The rock is prepared by being spread out near the construction site. The hydrogel and soil are added on top of and mixed into the rock. The ratio is 30 grams of hydrogel to 100 kilograms of soil to 500 kilograms of rock.
The entire mix is then moved to the construction site so the sidewalk or street can be built. The trees can be added later. The mix is spread at least three feet deep and under as much paved surface as feasible. The mix allows the pavement to be built properly and the trees to grow with their roots penetrating the voids between the rock particles.
Another growing technique for dealing with poor urban soils is the Amsterdam Tree Soil which consists of 91% coarse sand, 5% organic matter and 4% clay. This soil is especially suited for growing trees surrounded by sidewalks. The sand provides the stable base for the walk construction while tree roots can utilize the minerals and organic matter.
If the existing soil is so bad that it can not be amended to meet the ideal conditions, the soil should be completely removed and replaced with the Cornell Structural Soil mix, the Amsterdam Tree soil, or other soil improvement techniques. The soil should be amended as necessary before trees are planted. Attempts to grow healthy trees in poor soil will not succeed. Where growing conditions are ideal, roots can grow 10 to 15 feet per year.

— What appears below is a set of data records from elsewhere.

**src/rtl/clk_div_bank.sv**
```systemverilog
// Bank of independent, runtime-programmable clock dividers.
// Each channel emits a divided clk_out waveform (high for ceil(N/2) cycles,
// low for the rest) and a one-cycle tick on every rising edge of clk_out.
// A new divisor is held as pending and only applied at a period boundary,
// so a running waveform never produces a runt pulse. Disabling a channel
// lets the current period finish. A one-cycle sync pulse restarts every
// enabled channel in phase.
//
// Timing of the inputs:
// - ch_en and sync are sampled at clock edge k.
// - The resulting boundary happens at edge k+1.
// - At a boundary, clk_out and tick go high in the cycle after the edge.
// - The registered copies en_q and sync_q hold "what was sampled at edge k".
//
// Handshake: there is none. cfg_we is a plain strobe that is accepted
// unconditionally on every edge it is high. Writes addressed to
// channel >= N_CH are dropped.
module clk_div_bank #(
  parameter int N_CH    = 2,
  parameter int DIV_W   = 16,
  parameter int DEF_DIV = 100,
  parameter int CH_W    = 1
) (
  input  logic                 clk,
  input  logic                 reset,
  input  logic [N_CH-1:0]      ch_en,
  input  logic                 sync,
  input  logic                 cfg_we,
  input  logic [CH_W-1:0]      cfg_ch,
  input  logic [DIV_W-1:0]     cfg_div,
  output logic [N_CH-1:0]      clk_out,
  output logic [N_CH-1:0]      tick,
  output logic [N_CH-1:0]      pending,
  output logic [N_CH-1:0]      running,
  output logic [2*N_CH-1:0]    state_dbg
);

  localparam logic [1:0] ST_IDLE = 2'd0;
  localparam logic [1:0] ST_HIGH = 2'd1;
  localparam logic [1:0] ST_LOW  = 2'd2;

  localparam logic [DIV_W-1:0] DEF_DIV_V = DIV_W'(DEF_DIV);
  localparam logic [DIV_W-1:0] MIN_DIV   = DIV_W'(2);

  // Per-channel registered state.
  logic [1:0]       state_q [N_CH];
  logic [DIV_W-1:0] cnt_q   [N_CH];
  logic [DIV_W-1:0] div_q   [N_CH];
  logic [DIV_W-1:0] pdiv_q  [N_CH];
  logic [N_CH-1:0]  en_q;
  logic             sync_q;

  // Next-state values.
  logic [1:0]       state_d [N_CH];
  logic [DIV_W-1:0] cnt_d   [N_CH];
  logic [DIV_W-1:0] div_d   [N_CH];
  logic [DIV_W-1:0] pdiv_d  [N_CH];
  logic [N_CH-1:0]  clk_d;
  logic [N_CH-1:0]  tick_d;
  logic [N_CH-1:0]  pend_d;
  logic [N_CH-1:0]  run_d;

  // Divisors below 2 cannot form a high and a low phase, so clamp them.
  logic [DIV_W-1:0] wr_div;
  assign wr_div = (cfg_div < MIN_DIV) ? MIN_DIV : cfg_div;

  // Expose every channel's FSM state as a flat debug vector.
  always_comb begin
    state_dbg = '0;
    for (int i = 0; i < N_CH; i++) begin
      state_dbg[2*i +: 2] = state_q[i];
    end
  end

  // Per-channel next state.
  // A boundary is taken in three cases:
  // - an idle channel was enabled at the previous edge;
  // - sync and enable were both sampled at the previous edge;
  // - the low phase ends while the channel is still enabled.
  always_comb begin
    logic             wr_hit;
    logic             last;
    logic             bnd;
    logic [DIV_W:0]   cnt_inc;
    logic [DIV_W:0]   half;
    wr_hit  = 1'b0;
    last    = 1'b0;
    bnd     = 1'b0;
    cnt_inc = '0;
    half    = '0;
    clk_d   = '0;
    tick_d  = '0;
    pend_d  = pending;
    run_d   = '0;
    for (int i = 0; i < N_CH; i++) begin
      state_d[i] = state_q[i];
      cnt_d[i]   = cnt_q[i];
      div_d[i]   = div_q[i];
      pdiv_d[i]  = pdiv_q[i];

      wr_hit  = cfg_we && (int'(cfg_ch) == i);
      last    = (state_q[i] == ST_LOW) && (cnt_q[i] == div_q[i] - DIV_W'(1));
      bnd     = (en_q[i] && ((state_q[i] == ST_IDLE) || sync_q)) ||
                (last && ch_en[i]);
      cnt_inc = {1'b0, cnt_q[i]} + (DIV_W+1)'(1);
      half    = ({1'b0, div_q[i]} + (DIV_W+1)'(1)) >> 1;

      if (bnd) begin
        // The pending value applied here was written at an earlier edge.
        // A write on this very edge is queued for the following period.
        if (pending[i]) begin
          div_d[i] = pdiv_q[i];
        end
        state_d[i] = ST_HIGH;
        cnt_d[i]   = '0;
        pend_d[i]  = wr_hit;
        if (wr_hit) begin
          pdiv_d[i] = wr_div;
        end
      end else begin
        if (last) begin
          // The enable has gone; finish quietly, without a tick.
          state_d[i] = ST_IDLE;
          cnt_d[i]   = '0;
        end else if (state_q[i] != ST_IDLE) begin
          cnt_d[i] = cnt_q[i] + DIV_W'(1);
          if ((state_q[i] == ST_HIGH) && (cnt_inc == half)) begin
            state_d[i] = ST_LOW;
          end
        end
        if (wr_hit) begin
          pend_d[i] = 1'b1;
          pdiv_d[i] = wr_div;
        end
      end

      tick_d[i] = bnd;
      clk_d[i]  = (state_d[i] == ST_HIGH);
      run_d[i]  = (state_d[i] != ST_IDLE);
    end
  end

  // State and output registers. Reset aborts any period in progress.
  always_ff @(posedge clk or negedge reset) begin
    if (!reset) begin
      for (int i = 0; i < N_CH; i++) begin
        state_q[i] <= ST_IDLE;
        cnt_q[i]   <= '0;
        div_q[i]   <= DEF_DIV_V;
        pdiv_q[i]  <= DEF_DIV_V;
      end
      en_q    <= '0;
      sync_q  <= 1'b0;
      clk_out <= '0;
      tick    <= '0;
      pending <= '0;
      running <= '0;
    end else begin
      for (int i = 0; i < N_CH; i++) begin
        state_q[i] <= state_d[i];
        cnt_q[i]   <= cnt_d[i];
        div_q[i]   <= div_d[i];
        pdiv_q[i]  <= pdiv_d[i];
      end
      en_q    <= ch_en;
      sync_q  <= sync;
      clk_out <= clk_d;
      tick    <= tick_d;
      pending <= pend_d;
      running <= run_d;
    end
  end

endmodule
```
==> config.mk <==
export PLATFORM = sky130hd
export DESIGN_NAME = alu_issue_arbiter
export DESIGN_NICKNAME = d
export VERILOG_FILES = /design/src/rtl/alu_issue_arbiter.sv
export SDC_FILE = /design/constraint.sdc
export NUM_CORES = 1
export LEC_CHECK = 0
export CAP_MARGIN = 5
export CORE_AREA = 2 2 333 335
export DETAILED_ROUTE_END_ITERATION = 8
export DIE_AREA = 0 0 335 337
export DONT_BUFFER_PORTS = 1
export PLACE_DENSITY = 0.3
export SYNTH_ARGS = -nofsm -noshare
export SYNTH_HDL_FRONTEND = slang
export SYNTH_SLANG_ARGS = --single-unit
==> constraint.sdc <==
create_clock -name clk -period 5 [get_ports clk]
set_clock_uncertainty 0.2 [all_clocks]
set_input_delay 1 -clock clk [delete_from_list [all_inputs] [get_ports clk]]
set_output_delay 1 -clock clk [all_outputs]
set_load 0.005 [all_outputs]
==> src/rtl/alu_issue_arbiter.sv <==
`default_nettype none
// +----------------------------------------------------------------------------+
// | Module   : alu_issue_arbiter                                               |
// | Purpose  : two-requester ALU issue arbiter with issue and writeback stages |
// | Revision : 1.0  initial release                                            |
// +----------------------------------------------------------------------------+
module alu_issue_arbiter #(
   parameter int PRIO_MODE = 0
) (
   input  logic        clk,
   input  logic        reset_n,

   input  logic        r0_valid,
   output logic        r0_ready,
   input  logic [6:0]  r0_opcode,
   input  logic [6:0]  r0_func7,
   input  logic [2:0]  r0_func3,
   input  logic [63:0] r0_rs1,
   input  logic [63:0] r0_rs2,
   input  logic [63:0] r0_pc,
   input  logic [19:0] r0_imm,
   input  logic [4:0]  r0_rd_indx,

   input  logic        r1_valid,
   output logic        r1_ready,
   input  logic [6:0]  r1_opcode,
   input  logic [6:0]  r1_func7,
   input  logic [2:0]  r1_func3,
   input  logic [63:0] r1_rs1,
   input  logic [63:0] r1_rs2,
   input  logic [63:0] r1_pc,
   input  logic [19:0] r1_imm,
   input  logic [4:0]  r1_rd_indx,

   output logic [6:0]  alu_opcode,
   output logic [6:0]  alu_func7,
   output logic [2:0]  alu_func3,
   output logic [63:0] alu_rs1,
   output logic [63:0] alu_rs2,
   output logic [19:0] alu_imm,
   output logic [63:0] alu_pc,
   output logic [4:0]  alu_rd_indx,
   output logic        alu_valid,

   input  logic [63:0] alu_rd,
   input  logic        alu_o_valid,
   input  logic [4:0]  alu_o_rd_indx,

   output logic        wb_valid,
   input  logic        wb_ready,
   output logic [4:0]  wb_rd_indx,
   output logic [63:0] wb_data,
   output logic        wb_src,
   output logic        busy
);

   logic        iss_valid;
   logic        iss_src;
   logic        grant0;
   logic        grant1;
   logic        res_free;
   logic        iss_free;
   logic        xfer0;
   logic        xfer1;
   logic        xfer;

   assign res_free = !wb_valid || wb_ready;
   assign iss_free = !iss_valid || res_free;
   assign r0_ready = grant0 && iss_free;
   assign r1_ready = grant1 && iss_free;
   assign xfer0    = r0_valid && r0_ready;
   assign xfer1    = r1_valid && r1_ready;
   assign xfer     = xfer0 || xfer1;

   generate
      if (PRIO_MODE == 1) begin : g_fixed
         always_comb begin
            grant0 = r0_valid;
            grant1 = r1_valid && !r0_valid;
         end
      end else begin : g_rr
         // last_grant: 1 means requester 1 won the most recent transfer
         logic last_grant;

         always_comb begin
            grant0 = r0_valid && (!r1_valid || last_grant);
            grant1 = r1_valid && (!r0_valid || !last_grant);
         end

         always_ff @(posedge clk or negedge reset_n) begin
            if (!reset_n) begin
               last_grant <= 1'b1;
            end else if (xfer) begin
               last_grant <= xfer1;
            end
         end
      end
   endgenerate

   always_ff @(posedge clk or negedge reset_n) begin
      if (!reset_n) begin
         iss_valid   <= 1'b0;
         iss_src     <= 1'b0;
         alu_opcode  <= '0;
         alu_func7   <= '0;
         alu_func3   <= '0;
         alu_rs1     <= '0;
         alu_rs2     <= '0;
         alu_imm     <= '0;
         alu_pc      <= '0;
         alu_rd_indx <= '0;
      end else if (xfer) begin
         iss_valid   <= 1'b1;
         iss_src     <= xfer1;
         alu_opcode  <= xfer1 ? r1_opcode  : r0_opcode;
         alu_func7   <= xfer1 ? r1_func7   : r0_func7;
         alu_func3   <= xfer1 ? r1_func3   : r0_func3;
         alu_rs1     <= xfer1 ? r1_rs1     : r0_rs1;
         alu_rs2     <= xfer1 ? r1_rs2     : r0_rs2;
         alu_imm     <= xfer1 ? r1_imm     : r0_imm;
         alu_pc      <= xfer1 ? r1_pc      : r0_pc;
         alu_rd_indx <= xfer1 ? r1_rd_indx : r0_rd_indx;
      end else if (res_free) begin
         iss_valid   <= 1'b0;
      end
   end

   assign alu_valid = iss_valid;

   // Writes to x0 retire here without ever raising wb_valid
   always_ff @(posedge clk or negedge reset_n) begin
      if (!reset_n) begin
         wb_valid   <= 1'b0;
         wb_rd_indx <= '0;
         wb_data    <= '0;
         wb_src     <= 1'b0;
      end else if (iss_valid && res_free) begin
         wb_valid   <= alu_o_valid && (alu_o_rd_indx != 5'd0);
         wb_rd_indx <= alu_o_rd_indx;
         wb_data    <= alu_rd;
         wb_src     <= iss_src;
      end else if (wb_ready) begin
         wb_valid   <= 1'b0;
      end
   end

   assign busy = iss_valid || wb_valid;

endmodule
`default_nettype wire

; Word-level counts from Yosys, hierarchy flattened
; Index checks and enable logic that the tools add are counted.
[word_totals]
output_inout_bits = 309
ff_bits = 308
inputBits = 543
word_cells = 49
[classes]
n_mux = 12
n_reduce_logical = 22
[op_table]
columns = cell, n
row1 = two-way mux 64 bit, 3
row2 = two-way mux 20 bit, 1
row3 = two-way mux 7 bit, 2
row4 = logical AND 1 bit, 8
row5 = logical OR 1 bit, 6
row6 = zero test 1 bit, 5
row7 = two-way mux 5 bit, 1
row8 = nonzero test 5 bit, 1
row9 = two-way mux 1 bit, 4
row10 = nonzero test 2 bit, 2
row11 = two-way mux 3 bit, 1

; Logic depth before layout (Yosys ltp)
[depth]
depth_word = 7
depth_mapped = 7
depth_no_buf = 3

; Worst setup path after synthesis
; No wires, ideal clock.
[synth_timing]
path_kind = input -> output
startpoint = input port wb_ready
endpoint = output port r1_ready
t_required_ps = 3800
arrival_time_ps = 1790
slack_ps = 2010
n_path_buf = 3
stages = 5
cell_sequence = and3b_1 buf_4 buf_6 buf_2 nor2_1
[synth_between]
elab_chain_len = 3
[synth_lines]
columns = item, line_no
row1 = start: declaration, 50  ; input logic wb_ready,
row2 = logical OR 1 bit, 67  ; assign res_free = !wb_valid || wb_ready;
row3 = logical OR 1 bit, 68  ; assign iss_free = !iss_valid || res_free;
row4 = logical AND 1 bit, 70  ; assign r1_ready = grant1 && iss_free;
row5 = end: declaration, 25  ; output logic r1_ready,
; Every way passes these cells.

; Worst setup path after layout
[layout_timing]
startpoint = register iss_valid (netlist: alu_valid)
endpoint = output port r1_ready
[layout_between]
elab_chain_len = 3
[layout_lines]
columns = item, line_no
row1 = start: declaration, 57  ; logic iss_valid;
row2 = start signal: assignment, 102  ; iss_valid <= 1'b0;
row3 = start signal: assignment, 113  ; iss_valid <= 1'b1;
row4 = start signal: assignment, 124  ; iss_valid <= 1'b0;
row5 = zero test 1 bit, 68
row6 = logical OR 1 bit, 68
row7 = logical AND 1 bit, 70
; Every way passes these cells.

Sources:Bassuk, Nina, "Cornell Structural Soil Mix", City Trees, Vol. 35 No. 1, January/February, 1999. pg. 11. Carlson, Chris R., "Overview of Urban Tree Root Problems", City Trees, Vol. 31, No. 1, January/February, 1995. P. 19. Chaney, Dr. William, "How Trees Grow", Tree Care Industry, Vol. VII, No. 4, April, 1996. p. 31. Gillham, Felicia, "Getting to the Root of Tree Planting", Arbor Age, Vol. 17, No. 11, November, 1997. p. 8-14. Harris, Richard W., Arboriculture, Prentice-Hall, 1992, p. 44 48, 150 - 152. Martin, Chris A., "Mycorrhizal Fungi", City Trees, Vol. 31, No. 4, July/August, 1995. p. 13&14. Marx, Donald H. and Rob McCartney, "Tree Roots and their Microbial Partners", Arbor Age, Vol. 17 No. 4, April, 1997. p. 8 - 10. Patterson, Dr. James C., "Soil and Landscape Design Considerations", City Trees, Vol. 27, No. 1, January/February, 1991. p. 12. Robbins, Wilfred W. et al, Biology, John Wiley & Sons, 1957. p. 136-153. Watson, Gary W. & Patrick Kelsey, "Soils: The Root of Tree Problems", Arbor Age, Vol. 13, No. 8, August, 1993. p. 14 - 18.